PROBLEM TO WORK ON ▸
Show all the lines in the data below that include the word "about".

(Stored data)
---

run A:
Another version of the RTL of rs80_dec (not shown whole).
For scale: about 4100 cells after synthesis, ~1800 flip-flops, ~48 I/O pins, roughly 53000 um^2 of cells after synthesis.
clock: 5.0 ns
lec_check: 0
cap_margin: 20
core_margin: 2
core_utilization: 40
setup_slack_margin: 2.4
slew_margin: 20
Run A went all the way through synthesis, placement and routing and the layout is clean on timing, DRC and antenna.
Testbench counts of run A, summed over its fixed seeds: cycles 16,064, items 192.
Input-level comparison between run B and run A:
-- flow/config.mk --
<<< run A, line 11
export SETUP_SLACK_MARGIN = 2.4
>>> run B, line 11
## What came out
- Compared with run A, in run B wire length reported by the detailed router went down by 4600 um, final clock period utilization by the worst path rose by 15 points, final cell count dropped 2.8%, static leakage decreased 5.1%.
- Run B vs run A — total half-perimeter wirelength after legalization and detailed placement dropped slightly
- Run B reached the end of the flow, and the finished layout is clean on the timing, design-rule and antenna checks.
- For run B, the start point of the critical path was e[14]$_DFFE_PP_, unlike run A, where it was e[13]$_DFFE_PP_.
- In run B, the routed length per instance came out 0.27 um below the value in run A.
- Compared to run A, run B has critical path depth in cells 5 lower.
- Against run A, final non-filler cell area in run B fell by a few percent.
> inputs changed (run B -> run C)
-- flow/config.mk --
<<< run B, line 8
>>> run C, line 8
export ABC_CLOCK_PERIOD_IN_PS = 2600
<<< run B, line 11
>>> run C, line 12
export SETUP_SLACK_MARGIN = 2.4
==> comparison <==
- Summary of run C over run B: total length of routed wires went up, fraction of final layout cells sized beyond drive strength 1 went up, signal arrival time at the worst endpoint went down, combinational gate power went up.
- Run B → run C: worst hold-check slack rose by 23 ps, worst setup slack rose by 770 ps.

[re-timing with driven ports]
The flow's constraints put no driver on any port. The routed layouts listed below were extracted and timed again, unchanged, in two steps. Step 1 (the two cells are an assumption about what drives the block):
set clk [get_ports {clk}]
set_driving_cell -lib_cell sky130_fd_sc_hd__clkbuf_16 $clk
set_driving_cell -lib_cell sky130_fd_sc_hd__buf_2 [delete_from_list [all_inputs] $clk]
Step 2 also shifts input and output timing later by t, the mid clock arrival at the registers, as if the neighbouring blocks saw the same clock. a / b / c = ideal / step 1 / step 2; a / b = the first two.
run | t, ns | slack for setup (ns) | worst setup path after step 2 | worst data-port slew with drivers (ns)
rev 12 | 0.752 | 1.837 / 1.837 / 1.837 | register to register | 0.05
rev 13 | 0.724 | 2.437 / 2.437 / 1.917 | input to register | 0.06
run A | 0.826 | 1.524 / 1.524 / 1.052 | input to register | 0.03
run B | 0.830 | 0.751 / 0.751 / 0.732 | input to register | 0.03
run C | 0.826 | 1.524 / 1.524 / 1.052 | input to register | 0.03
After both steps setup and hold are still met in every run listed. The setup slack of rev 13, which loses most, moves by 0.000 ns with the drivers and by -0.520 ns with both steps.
Source: an optimization exercise on an open RTL-to-GDS flow (aim: small area, a short achievable clock period and few clock cycles per item). Production flows keep margins and buffers that such runs may drop.
Only simulation tests tie the RTL to the original design; equivalence was not proved.
Power and IR drop assume default switching activity.

==> inputs of 08-28 <==
Design bch_dec, start of the top module:
module bch_dec (
    input  wire        clk,
    input  wire        rst,
    input  wire        in_valid,
    output wire        in_ready,
    input  wire [63:0] in_data,
    output reg         out_valid,
    output wire        out_fail,       
    output wire [1:0]  out_nerr,       
    output wire [10:0] out_pos0,       
    output wire [10:0] out_pos1,
    output wire [10:0] out_pos2
);
make LEC_CHECK=0 CAP_MARGIN=20 CORE_MARGIN=2 CORE_UTILIZATION=60 SLEW_MARGIN=20 finish   # period 10.0 ns
run.sh (not shown) runs the stock make flow with config.mk's settings and CLKGATE_MAP_FILE= SYNTH_SCRIPT=/design/flow/synth_recipe.tcl, a recipe that flattens the netlist after the stock synthesis.
==> inputs of 11-08, as changes to 08-28 <==
--- a/flow/design.v
+++ b/flow/design.v
@@ -533,57 +533,50 @@
                 acc1 <= last_r ? 11'd0 : syn_out[10:0];
                 acc3 <= last_r ? 11'd0 : syn_out[21:11];
                 acc5 <= last_r ? 11'd0 : syn_out[32:22];
             end
         end
     end
-    reg [10:0] b_s1, b_s3, b_s5, b_r1, b_d, b_x, b_a, b_p;
+    reg [10:0] b_s1, b_s3, b_s5, b_r1, b_d, b_x, b_a;
+    wire [10:0] b_t = b_s3;            
     reg        b_allz, b_case2, b_dz, b_trk;
     wire       c_busy;
     wire [4:0] d_cnt;
     assign     b_pass = b_busy && b_st[16] && !c_busy && (d_cnt >= 5'd6);
     wire [4:0]  b_cn = b_load ? 5'd0 : b_st[16] ? b_cnt : b_cnt + 5'd1;
     wire [16:0] b_nx = 17'd1 << b_cn;
     wire b_c2 = b_case2, b_c3 = !b_case2;
-    reg [6:0] b_sa;                    
+    reg [7:0] b_sa;                    
     reg [8:0] b_sb;                    
     always @(posedge clk) begin
-        b_sa <= {b_nx[10] | b_nx[15],                                      
-                 b_nx[8],                                                  
-                 b_nx[6],                                                  
-                 b_nx[2] | b_nx[4] | (b_nx[11] & b_c2),                    
-                 b_nx[13] & b_c3,                                          
-                 b_nx[1] | b_nx[7] | (b_nx[11] & b_c3) | b_nx[12] | b_nx[14],  
-                 b_nx[0] | b_nx[3] | (b_nx[13] & b_c2)};                   
-        b_sb <= {b_nx[14],                                                 
-                 b_nx[13] & b_c3,                                          
-                 b_nx[12],                                                 
-                 b_nx[2] | b_nx[10],                                       
-                 b_nx[8] | b_nx[11],                                       
-                 b_nx[7],                                                  
-                 b_nx[6] | (b_nx[13] & b_c2),                              
-                 b_nx[3] | b_nx[4] | b_nx[15],                             
-                 b_nx[0] | b_nx[1]};                                       
+        b_sa <= {b_nx[12] | (b_nx[13] & b_c3) | b_nx[14],
+                 b_nx[7] | b_nx[10] | (b_nx[11] & b_c3) | b_nx[15],
+                 b_nx[8], b_nx[6], b_nx[4] | (b_nx[11] & b_c2),
+                 b_nx[2], b_nx[1], b_nx[0] | b_nx[3] | (b_nx[13] & b_c2)};
+        b_sb <= {b_nx[14], b_nx[12], b_nx[10], b_nx[8] | b_nx[11] | (b_nx[13] & b_c3),
+                 b_nx[7], b_nx[6] | (b_nx[13] & b_c2), b_nx[3] | b_nx[4] | b_nx[15],
+                 b_nx[2], b_nx[0] | b_nx[1]};
     end
     wire [10:0] b_ma =
         ({11{b_sa[0]}} & b_s1) |
-        ({11{b_sa[1]}} & b_p) |
+        ({11{b_sa[1]}} & b_r1) |
         ({11{b_sa[2]}} & b_s3) |
         ({11{b_sa[3]}} & b_d) |
         ({11{b_sa[4]}} & f_sq1(b_x)) |
         ({11{b_sa[5]}} & b_x) |
-        ({11{b_sa[6]}} & b_a);
+        ({11{b_sa[6]}} & b_a) |
+        ({11{b_sa[7]}} & b_t);
     wire [10:0] b_mb =
         ({11{b_sb[0]}} & f_sq1(b_s1)) |
-        ({11{b_sb[1]}} & b_s5) |
-        ({11{b_sb[2]}} & b_x) |
-        ({11{b_sb[3]}} & f_sq2(b_p)) |
-        ({11{b_sb[4]}} & f_sq1(b_p)) |
-        ({11{b_sb[5]}} & b_s3) |
-        ({11{b_sb[6]}} & f_sq2(b_d)) |
-        ({11{b_sb[7]}} & f_sq1(b_a)) |
+        ({11{b_sb[1]}} & b_d) |
+        ({11{b_sb[2]}} & b_s5) |
+        ({11{b_sb[3]}} & b_x) |
+        ({11{b_sb[4]}} & f_sq2(b_a)) |
+        ({11{b_sb[5]}} & f_sq1(b_a)) |
+        ({11{b_sb[6]}} & b_t) |
+        ({11{b_sb[7]}} & f_sq2(b_d)) |
         ({11{b_sb[8]}} & f_sq2(b_s5));
     wire [10:0] b_m = gf_mul(b_ma, b_mb);
     always @(posedge clk) begin
         if (rst) begin
             b_busy <= 1'b0;
         end else if (b_load) begin
@@ -598,25 +591,26 @@
         end
         if (b_load) begin
             b_s1 <= syn_out[10:0];
             b_s3 <= syn_out[21:11];
             b_s5 <= syn_out[32:22];
         end
-        if (!b_st[16]) b_p <= b_m;
-        if (b_st[0])  b_allz <= (b_s1 == 11'd0) && (b_s3 == 11'd0) && (b_s5 == 11'd0);
-        if (b_st[1])  begin b_r1 <= b_p; b_d <= b_p ^ b_s3; end
-        if (b_st[2])  b_s5 <= b_p ^ b_s5;
-        if (b_st[3])  begin b_s3 <= b_p; b_dz <= (b_d == 11'd0); end
-        if (b_st[4])  b_case2 <= (b_p == b_s3);
-        if (b_st[5])  b_x <= b_case2 ? b_r1 : b_p;
-        if (b_st[9])  begin b_s3 <= f_sq5(b_p); b_a <= b_p; end
-        if (b_st[11]) b_a <= b_p;
-        if (b_st[12]) begin b_s3 <= b_p; b_trk <= tr(b_p); if (b_c2) b_x <= f_ht(b_p); end
-        if (b_st[13] & b_c3) b_r1 <= b_p;
-        if (b_st[14]) b_r1 <= b_dz ? b_s1 : b_c2 ? b_p : b_r1;
-        if (b_st[15]) b_x <= b_p;
+        if (b_st[0])  begin b_r1 <= b_m; b_allz <= (b_s1 == 11'd0) && (b_s3 == 11'd0) && (b_s5 == 11'd0); end
+        if (b_st[1])  begin b_s5 <= b_m ^ b_s5; b_d <= b_r1 ^ b_s3; end
+        if (b_st[2] | b_st[11] | (b_st[13] & b_c3)) b_s3 <= b_m;
+        if (b_st[9])  b_s3 <= f_sq5(b_a);
+        if (b_st[3] | b_st[14]) b_x <= b_m;
+        if (b_st[3])  b_dz <= (b_d == 11'd0);
+        if (b_st[4])  b_case2 <= (b_x == b_t);
+        if (b_st[4] | b_st[6] | b_st[7] | b_st[8] | b_st[10]) b_a <= b_m;
+        if (b_st[5])  b_x <= b_case2 ? b_r1 : b_a;
+        if (b_st[12] & b_c3) b_r1 <= b_m;
+        if (b_st[12] & b_c2) b_x  <= f_ht(b_t);
+        if (b_st[12]) b_trk <= tr(b_t);
+        if (b_st[13]) b_r1 <= b_dz ? b_s1 : b_c2 ? b_m : b_r1;
+        if (b_st[15]) b_d <= b_m;
     end
     reg        c_bsy;
     reg [3:0]  c_cnt;                  
     wire [12:0] c_st = 13'd1 << c_cnt;
     reg [10:0] c_s1, c_c, c_ic, c_sp, c_za, c_zb;
     reg [1:0]  c_n;
@@ -668,37 +662,36 @@
             c_fail <= !b_allz && (b_dz ? !(b_s5 == 11'd0 && b_s1 != 11'd0) :
                                   b_case2 ? b_trk : (b_s5 == 11'd0 || !tr(b_x)));
             c_c  <= b_r1;
             c_ic <= b_k3 ? b_x : b_r1 ^ b_s1;
             c_za <= b_r1;
             c_zb <= f_sq1(b_r1);
-            c_sp <= b_p;
+            c_sp <= b_d;
         end
         if (c_up) begin c_za <= c_m ^ c_c; c_zb <= f_sq1(c_zb); end
         if (c_dn) begin c_za <= f_sq1(c_za); c_zb <= c_m ^ c_c; end
         if (c_st[7]) begin c_zb <= c_m; c_ok <= (c_zb == f_sq2(c_za)); end
         if (c_st[8] & c_k3)  c_c  <= f_htsq(c_zb);
         if (c_st[9])  c_zb <= c_m;
         if (c_st[10] & c_k3) c_c  <= c_m ^ c_s1;
         if (c_st[11] & c_k3) begin c_ic <= c_m ^ c_s1; c_s1 <= c_m ^ c_c; end
     end
     reg        d_bsy;
     reg [4:0]  d_cn_r;                 
     assign     d_cnt = d_cn_r;
-    wire [16:0] d_st = 17'd1 << d_cnt;
+    wire [14:0] d_st = 15'd1 << d_cnt;
     reg [10:0] d_x64, d_e5, d_e69;
     wire [10:0] d_e534 = d_e5;         
     reg [1:0]  d_n;
     reg        d_fail;
-    reg [4:0]  d_a, d_b15, d_k;
+    reg [4:0]  d_k;
     reg [6:0]  d_b;
-    reg [11:0] d_kk;
     reg [10:0] d_q0, d_q1, d_q2;
     assign     d_busy = d_bsy;
-    wire [4:0]  d_cn = c_pass ? 5'd0 : (d_cnt == 5'd17) ? d_cnt : d_cnt + 5'd1;
-    wire [16:0] d_nx = 17'd1 << d_cn;
+    wire [4:0]  d_cn = c_pass ? 5'd0 : (d_cnt == 5'd15) ? d_cnt : d_cnt + 5'd1;
+    wire [14:0] d_nx = 15'd1 << d_cn;
     reg d_g0, d_g1, d_g2, d_p1, d_p2;  
     wire d_p0 = d_g0 | d_g1 | d_g2;
     always @(posedge clk) begin
         d_g0 <= d_nx[0];
         d_g1 <= d_nx[3];
         d_g2 <= d_nx[6];
@@ -708,52 +701,51 @@
     wire [10:0] d_x  = ({11{d_g0}} & c_c) | ({11{d_g1}} & c_ic) | ({11{d_g2}} & c_s1);
     wire [10:0] d_ma = ({11{d_p0}} & d_x) | ({11{d_p1 | d_p2}} & d_e5);
     wire [10:0] d_mb = ({11{d_p0}} & f_sq2(d_x)) | ({11{d_p1}} & d_x64) |
                        ({11{d_p2}} & f_sq9(d_e69));
     wire [10:0] d_m = gf_mul(d_ma, d_mb);
     wire d_tab = d_st[3] | d_st[6] | d_st[9];
-    wire d_key_st = d_st[6] | d_st[9] | d_st[12];
-    wire [5:0]  d_kd  = {1'b0, d_a} - {1'b0, d_b15};
+    wire d_key_st = d_st[4] | d_st[7] | d_st[10];
+    wire [11:0] d_t89 = f_t89(d_e69[10:1]);    
+    wire [5:0]  d_kd  = {1'b0, f_t23(d_e534)} - {1'b0, d_t89[11:7]};
     wire [4:0]  d_kn  = d_kd[5] ? d_kd[4:0] + 5'd23 : d_kd[4:0];
+    wire [11:0] d_kk  = 12'd1279 - {7'd0, d_k} * 12'd89;
     wire [11:0] d_pos = d_kk - {5'd0, d_b};
     wire        d_ok  = !d_pos[11] && (d_pos[10:0] <= 11'd1231);
-    wire        d_use = d_st[6] ? (d_n != 2'd0) : d_st[9] ? d_n[1] : (d_n == 2'd3);
+    wire        d_use = d_st[4] ? (d_n != 2'd0) : d_st[7] ? d_n[1] : (d_n == 2'd3);
     wire [10:0] d_key = (d_use && d_ok) ? d_pos[10:0] : 11'h7ff;
     wire        d_sw01 = d_q1 < d_q0;
     wire        d_sw12 = d_q2 < d_q1;
     always @(posedge clk) begin
         if (rst) begin
             d_bsy     <= 1'b0;
             out_valid <= 1'b0;
         end else begin
             if (c_pass) d_bsy <= 1'b1;
-            else if (d_st[16]) d_bsy <= 1'b0;
-            out_valid <= d_bsy && d_st[16];
+            else if (d_st[14]) d_bsy <= 1'b0;
+            out_valid <= d_bsy && d_st[14];
         end
         if (rst) begin
-            d_cn_r <= 5'd17;
+            d_cn_r <= 5'd15;
         end else begin
             d_cn_r <= d_cn;
         end
         if (c_pass) begin
             d_n    <= c_n;
             d_fail <= c_fail || (c_k3 && !c_ok);
         end else if (d_key_st && d_use && !d_ok) begin
             d_fail <= 1'b1;
         end
         if (d_p0) begin d_e5 <= d_m; d_x64 <= f_sq6(d_x); end
         if (d_p1) d_e69 <= d_m;
         if (d_p2) d_e5 <= d_m;
-        if (d_tab) {d_b15, d_b} <= f_t89(d_e69[10:1]);
-        d_a  <= f_t23(d_e534);
-        d_k  <= d_kn;
-        d_kk <= 12'd1279 - {7'd0, d_k} * 12'd89;
+        if (d_tab) begin d_b <= d_t89[6:0]; d_k <= d_kn; end
         if (d_key_st) begin d_q2 <= d_key; d_q1 <= d_q2; d_q0 <= d_q1; end
-        if ((d_st[13] | d_st[15]) && d_sw01) begin d_q0 <= d_q1; d_q1 <= d_q0; end
-        if (d_st[14] && d_sw12) begin d_q1 <= d_q2; d_q2 <= d_q1; end
-        if (d_st[16]) begin
+        if ((d_st[11] | d_st[13]) && d_sw01) begin d_q0 <= d_q1; d_q1 <= d_q0; end
+        if (d_st[12] && d_sw12) begin d_q1 <= d_q2; d_q2 <= d_q1; end
+        if (d_st[14]) begin
             if (d_fail || d_n == 2'd0) d_q0 <= 11'd0;
             if (d_fail || !d_n[1])     d_q1 <= 11'd0;
             if (d_fail || d_n != 2'd3) d_q2 <= 11'd0;
             if (d_fail)                d_n  <= 2'd0;
         end
     end
- CORE_UTILIZATION: 60 -> 55
==> comparison table <==
quantity                                                                            08-28           11-08
Register share of total power                                                       30.2%           21.6%
Vert. Die Dim                                                                    239.0 µm        247.8 µm
TritonCTS Buffers                                                                      46              43
Global-route wire length before repair                                           171.2 mm        170.3 mm
Total half-perimeter wirelength after legalization and detailed placement        83.59 mm        84.79 mm
Final min period                                                                  4067 ps         4669 ps
Final clock period utilization by the worst path                                   40.67%          46.69%
Power dissipated in sequential cells                                              2.22 mW         2.72 mW
Fraction of cell area in non-clock buffers                                         4.132%          4.227%
Outcome                                                                    finished clean  finished clean
Share of Yosys cell area claimed by the top area cell type                         20.43%          21.91%
CP max FO                                                                              12              10
Average cell area after synthesis                                               8.519 µm²       8.566 µm²
Power attributed to the clock group                                               1.79 mW         1.68 mW
Clock buffer instance count of the final layout                                        63              53
Number of nets at the end of the flow                                               3,993           3,912
Horizontal extent of the die                                                     239.0 µm        247.8 µm
Testbench counts of 08-28, summed over its fixed seeds: cycles 9,992, rows 480.
Testbench counts of 11-08, summed over its fixed seeds: cycles 9,976, rows 480.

SOLUTION BELOW ▸
For scale: about 4100 cells after synthesis, ~1800 flip-flops, ~48 I/O pins, roughly 53000 um^2 of cells after synthesis.
The flow's constraints put no driver on any port. The routed layouts listed below were extracted and timed again, unchanged, in two steps. Step 1 (the two cells are an assumption about what drives the block):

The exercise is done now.